(Saved entries)
--- START ---

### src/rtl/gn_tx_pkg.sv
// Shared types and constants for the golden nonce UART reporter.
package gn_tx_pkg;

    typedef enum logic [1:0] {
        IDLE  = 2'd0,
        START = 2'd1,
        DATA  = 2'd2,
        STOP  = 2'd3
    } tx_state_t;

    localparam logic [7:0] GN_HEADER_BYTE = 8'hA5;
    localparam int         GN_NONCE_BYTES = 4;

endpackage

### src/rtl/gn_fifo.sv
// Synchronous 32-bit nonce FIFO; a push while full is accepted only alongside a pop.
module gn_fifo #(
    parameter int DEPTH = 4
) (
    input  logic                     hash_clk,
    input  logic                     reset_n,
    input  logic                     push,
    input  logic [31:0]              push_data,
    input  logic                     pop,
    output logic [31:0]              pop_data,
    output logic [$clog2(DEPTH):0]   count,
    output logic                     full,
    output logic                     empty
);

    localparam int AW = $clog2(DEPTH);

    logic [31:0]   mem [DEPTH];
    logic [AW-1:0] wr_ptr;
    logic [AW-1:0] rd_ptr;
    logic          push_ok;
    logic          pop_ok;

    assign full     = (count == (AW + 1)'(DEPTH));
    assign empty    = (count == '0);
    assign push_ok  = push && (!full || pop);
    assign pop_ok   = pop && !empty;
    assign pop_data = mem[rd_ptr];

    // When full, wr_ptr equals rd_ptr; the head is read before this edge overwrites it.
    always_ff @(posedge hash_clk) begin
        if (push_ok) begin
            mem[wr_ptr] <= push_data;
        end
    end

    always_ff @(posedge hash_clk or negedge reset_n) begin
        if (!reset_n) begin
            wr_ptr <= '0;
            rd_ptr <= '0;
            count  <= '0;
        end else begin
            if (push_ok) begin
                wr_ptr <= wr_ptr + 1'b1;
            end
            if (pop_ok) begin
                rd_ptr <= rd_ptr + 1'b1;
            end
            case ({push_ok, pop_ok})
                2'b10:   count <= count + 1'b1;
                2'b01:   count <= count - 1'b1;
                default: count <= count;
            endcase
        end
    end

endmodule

--- END ---
--- START ---

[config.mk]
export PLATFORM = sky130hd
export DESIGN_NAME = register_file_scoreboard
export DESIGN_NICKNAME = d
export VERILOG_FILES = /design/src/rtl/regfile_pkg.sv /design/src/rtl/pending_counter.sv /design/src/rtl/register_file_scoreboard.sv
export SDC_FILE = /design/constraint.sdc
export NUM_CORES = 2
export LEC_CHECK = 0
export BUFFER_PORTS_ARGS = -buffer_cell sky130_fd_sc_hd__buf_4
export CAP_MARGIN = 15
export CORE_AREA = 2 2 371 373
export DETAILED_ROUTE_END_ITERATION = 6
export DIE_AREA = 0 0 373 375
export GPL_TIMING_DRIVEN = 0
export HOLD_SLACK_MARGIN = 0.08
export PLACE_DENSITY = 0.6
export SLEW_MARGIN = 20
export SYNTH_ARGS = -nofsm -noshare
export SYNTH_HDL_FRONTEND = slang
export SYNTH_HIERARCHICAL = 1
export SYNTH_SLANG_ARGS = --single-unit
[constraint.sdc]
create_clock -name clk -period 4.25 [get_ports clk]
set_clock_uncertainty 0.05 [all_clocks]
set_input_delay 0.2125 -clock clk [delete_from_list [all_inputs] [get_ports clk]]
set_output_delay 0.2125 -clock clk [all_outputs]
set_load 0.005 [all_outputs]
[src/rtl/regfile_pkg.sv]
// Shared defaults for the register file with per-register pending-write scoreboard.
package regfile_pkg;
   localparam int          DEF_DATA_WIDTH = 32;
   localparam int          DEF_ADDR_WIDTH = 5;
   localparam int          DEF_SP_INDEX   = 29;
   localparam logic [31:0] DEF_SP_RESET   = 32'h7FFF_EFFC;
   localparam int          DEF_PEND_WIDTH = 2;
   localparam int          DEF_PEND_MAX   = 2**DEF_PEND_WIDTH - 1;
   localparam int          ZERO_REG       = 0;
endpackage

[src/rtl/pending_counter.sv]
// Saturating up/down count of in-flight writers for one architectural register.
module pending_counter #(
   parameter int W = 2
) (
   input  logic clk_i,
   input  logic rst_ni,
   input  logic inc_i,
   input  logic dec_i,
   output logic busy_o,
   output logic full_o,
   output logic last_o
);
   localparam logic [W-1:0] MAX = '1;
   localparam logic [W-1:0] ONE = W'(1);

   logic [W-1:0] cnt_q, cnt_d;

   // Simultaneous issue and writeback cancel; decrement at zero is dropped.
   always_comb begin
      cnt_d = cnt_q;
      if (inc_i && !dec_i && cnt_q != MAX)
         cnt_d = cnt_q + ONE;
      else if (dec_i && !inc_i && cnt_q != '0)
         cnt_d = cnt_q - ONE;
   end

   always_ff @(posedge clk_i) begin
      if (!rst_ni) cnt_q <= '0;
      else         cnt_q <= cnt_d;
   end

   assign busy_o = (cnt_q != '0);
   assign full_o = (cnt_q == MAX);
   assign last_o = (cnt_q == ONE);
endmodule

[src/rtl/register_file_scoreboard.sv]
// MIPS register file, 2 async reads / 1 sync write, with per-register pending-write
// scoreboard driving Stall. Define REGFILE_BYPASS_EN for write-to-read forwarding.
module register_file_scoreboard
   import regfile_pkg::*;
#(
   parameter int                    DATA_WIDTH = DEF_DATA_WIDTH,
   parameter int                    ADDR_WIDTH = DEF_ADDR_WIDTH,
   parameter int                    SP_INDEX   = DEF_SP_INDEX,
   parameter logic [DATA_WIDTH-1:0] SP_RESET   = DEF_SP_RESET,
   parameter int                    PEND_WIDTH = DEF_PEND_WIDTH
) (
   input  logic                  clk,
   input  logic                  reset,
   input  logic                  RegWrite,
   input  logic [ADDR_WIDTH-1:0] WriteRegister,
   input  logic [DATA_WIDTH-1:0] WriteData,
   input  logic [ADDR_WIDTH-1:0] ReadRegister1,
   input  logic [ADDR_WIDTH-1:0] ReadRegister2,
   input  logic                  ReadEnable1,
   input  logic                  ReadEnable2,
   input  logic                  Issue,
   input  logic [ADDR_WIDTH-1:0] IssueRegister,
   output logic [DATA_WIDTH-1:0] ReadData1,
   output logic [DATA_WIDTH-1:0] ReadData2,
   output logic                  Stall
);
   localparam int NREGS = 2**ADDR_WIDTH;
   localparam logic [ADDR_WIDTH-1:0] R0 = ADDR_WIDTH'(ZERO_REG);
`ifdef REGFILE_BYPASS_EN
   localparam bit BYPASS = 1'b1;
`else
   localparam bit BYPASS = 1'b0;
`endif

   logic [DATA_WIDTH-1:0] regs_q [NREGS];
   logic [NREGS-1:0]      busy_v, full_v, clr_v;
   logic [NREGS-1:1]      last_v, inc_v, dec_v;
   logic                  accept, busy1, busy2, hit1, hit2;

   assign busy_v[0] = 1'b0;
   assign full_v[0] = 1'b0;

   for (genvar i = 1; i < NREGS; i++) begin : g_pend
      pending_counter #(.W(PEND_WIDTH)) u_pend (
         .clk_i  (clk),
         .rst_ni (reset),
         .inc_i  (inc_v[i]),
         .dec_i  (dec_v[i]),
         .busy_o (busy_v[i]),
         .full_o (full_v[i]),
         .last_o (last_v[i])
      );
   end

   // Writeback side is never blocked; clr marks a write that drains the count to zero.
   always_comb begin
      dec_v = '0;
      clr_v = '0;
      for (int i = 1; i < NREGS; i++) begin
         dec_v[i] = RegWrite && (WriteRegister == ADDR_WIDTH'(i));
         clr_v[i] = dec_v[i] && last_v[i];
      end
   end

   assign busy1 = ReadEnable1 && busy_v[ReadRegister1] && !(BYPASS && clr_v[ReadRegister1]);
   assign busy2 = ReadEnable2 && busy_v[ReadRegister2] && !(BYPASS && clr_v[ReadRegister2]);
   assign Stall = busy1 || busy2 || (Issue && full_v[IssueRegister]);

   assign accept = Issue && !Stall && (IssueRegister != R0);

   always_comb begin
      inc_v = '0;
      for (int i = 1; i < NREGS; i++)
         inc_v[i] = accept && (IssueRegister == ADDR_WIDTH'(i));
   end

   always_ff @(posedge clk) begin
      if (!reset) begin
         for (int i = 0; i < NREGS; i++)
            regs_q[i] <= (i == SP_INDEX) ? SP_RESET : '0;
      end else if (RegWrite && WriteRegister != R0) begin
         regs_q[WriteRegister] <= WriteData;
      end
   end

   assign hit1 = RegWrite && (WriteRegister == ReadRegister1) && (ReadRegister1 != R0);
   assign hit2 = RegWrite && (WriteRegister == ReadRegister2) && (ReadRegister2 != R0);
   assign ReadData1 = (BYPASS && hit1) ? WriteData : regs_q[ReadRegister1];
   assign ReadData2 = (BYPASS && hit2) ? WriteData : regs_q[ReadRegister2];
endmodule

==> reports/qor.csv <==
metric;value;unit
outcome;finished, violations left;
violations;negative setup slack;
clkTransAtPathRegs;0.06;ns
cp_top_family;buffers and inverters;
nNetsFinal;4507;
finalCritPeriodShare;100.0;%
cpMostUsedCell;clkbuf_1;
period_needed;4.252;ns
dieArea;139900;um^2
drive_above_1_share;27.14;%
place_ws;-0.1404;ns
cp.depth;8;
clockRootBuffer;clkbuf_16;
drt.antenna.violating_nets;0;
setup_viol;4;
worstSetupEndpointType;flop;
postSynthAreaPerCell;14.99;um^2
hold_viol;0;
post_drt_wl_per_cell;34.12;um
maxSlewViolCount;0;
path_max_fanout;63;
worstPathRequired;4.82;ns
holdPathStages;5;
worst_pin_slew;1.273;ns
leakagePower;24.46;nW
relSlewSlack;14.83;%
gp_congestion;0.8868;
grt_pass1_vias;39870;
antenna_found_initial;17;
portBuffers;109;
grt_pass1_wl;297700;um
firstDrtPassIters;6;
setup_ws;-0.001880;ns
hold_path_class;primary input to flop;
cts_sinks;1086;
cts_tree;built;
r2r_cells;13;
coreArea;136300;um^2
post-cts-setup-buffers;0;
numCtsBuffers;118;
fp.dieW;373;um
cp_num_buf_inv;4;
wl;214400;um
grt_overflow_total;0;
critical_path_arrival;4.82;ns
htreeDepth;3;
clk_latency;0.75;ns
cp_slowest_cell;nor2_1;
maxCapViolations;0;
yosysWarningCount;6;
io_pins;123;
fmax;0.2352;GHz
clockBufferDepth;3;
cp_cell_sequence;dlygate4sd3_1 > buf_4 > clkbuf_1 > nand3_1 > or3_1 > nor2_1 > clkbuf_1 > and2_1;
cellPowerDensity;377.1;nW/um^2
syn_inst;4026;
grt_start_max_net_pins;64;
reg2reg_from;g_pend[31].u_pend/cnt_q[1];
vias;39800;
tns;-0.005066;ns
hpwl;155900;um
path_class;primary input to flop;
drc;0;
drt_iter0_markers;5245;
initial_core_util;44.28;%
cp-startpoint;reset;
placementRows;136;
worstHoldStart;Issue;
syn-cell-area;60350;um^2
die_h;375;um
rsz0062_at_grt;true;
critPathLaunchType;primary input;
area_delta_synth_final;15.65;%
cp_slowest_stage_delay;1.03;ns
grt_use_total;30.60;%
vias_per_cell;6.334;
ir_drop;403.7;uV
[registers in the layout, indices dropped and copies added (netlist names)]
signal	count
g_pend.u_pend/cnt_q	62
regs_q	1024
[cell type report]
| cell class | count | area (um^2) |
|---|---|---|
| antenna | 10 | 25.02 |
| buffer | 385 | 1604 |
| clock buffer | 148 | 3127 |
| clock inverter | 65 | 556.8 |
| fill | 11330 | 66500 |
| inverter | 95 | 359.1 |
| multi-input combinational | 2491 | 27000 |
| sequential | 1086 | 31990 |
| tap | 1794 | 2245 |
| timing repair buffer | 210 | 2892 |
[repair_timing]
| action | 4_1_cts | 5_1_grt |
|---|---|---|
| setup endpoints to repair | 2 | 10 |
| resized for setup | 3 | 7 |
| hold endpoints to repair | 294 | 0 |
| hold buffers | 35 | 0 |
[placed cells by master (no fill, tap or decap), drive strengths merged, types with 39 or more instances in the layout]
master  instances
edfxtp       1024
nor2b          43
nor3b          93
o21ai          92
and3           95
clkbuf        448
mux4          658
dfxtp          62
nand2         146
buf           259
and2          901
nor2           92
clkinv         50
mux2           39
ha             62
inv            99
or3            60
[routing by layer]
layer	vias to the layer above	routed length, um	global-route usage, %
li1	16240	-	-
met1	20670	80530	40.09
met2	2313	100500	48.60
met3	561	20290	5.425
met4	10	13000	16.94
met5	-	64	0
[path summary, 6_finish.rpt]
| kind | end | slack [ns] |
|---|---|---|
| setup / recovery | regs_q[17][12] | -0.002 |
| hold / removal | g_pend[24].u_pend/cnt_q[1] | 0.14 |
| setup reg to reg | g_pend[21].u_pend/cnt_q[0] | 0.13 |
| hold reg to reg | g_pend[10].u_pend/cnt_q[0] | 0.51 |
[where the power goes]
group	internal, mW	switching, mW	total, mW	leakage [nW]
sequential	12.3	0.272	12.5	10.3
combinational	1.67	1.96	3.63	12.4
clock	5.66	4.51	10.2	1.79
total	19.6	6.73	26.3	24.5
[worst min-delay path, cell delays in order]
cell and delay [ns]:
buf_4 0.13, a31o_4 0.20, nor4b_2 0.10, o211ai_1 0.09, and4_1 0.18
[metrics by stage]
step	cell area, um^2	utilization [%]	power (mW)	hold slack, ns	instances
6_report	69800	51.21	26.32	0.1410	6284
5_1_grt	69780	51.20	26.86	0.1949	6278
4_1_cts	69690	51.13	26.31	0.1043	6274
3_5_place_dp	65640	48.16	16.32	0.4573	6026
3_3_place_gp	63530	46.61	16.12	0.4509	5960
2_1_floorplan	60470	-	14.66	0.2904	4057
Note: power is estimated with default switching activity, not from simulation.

--- END ---

TASK ITEM » Return a word-for-word copy of the lines above from the one holding "assign accept = Issue" through the one holding "if (!reset) begin", with both of them included and nothing besides.

WRITTEN RESPONSE »
   assign accept = Issue && !Stall && (IssueRegister != R0);

   always_comb begin
      inc_v = '0;
      for (int i = 1; i < NREGS; i++)
         inc_v[i] = accept && (IssueRegister == ADDR_WIDTH'(i));
   end

   always_ff @(posedge clk) begin
      if (!reset) begin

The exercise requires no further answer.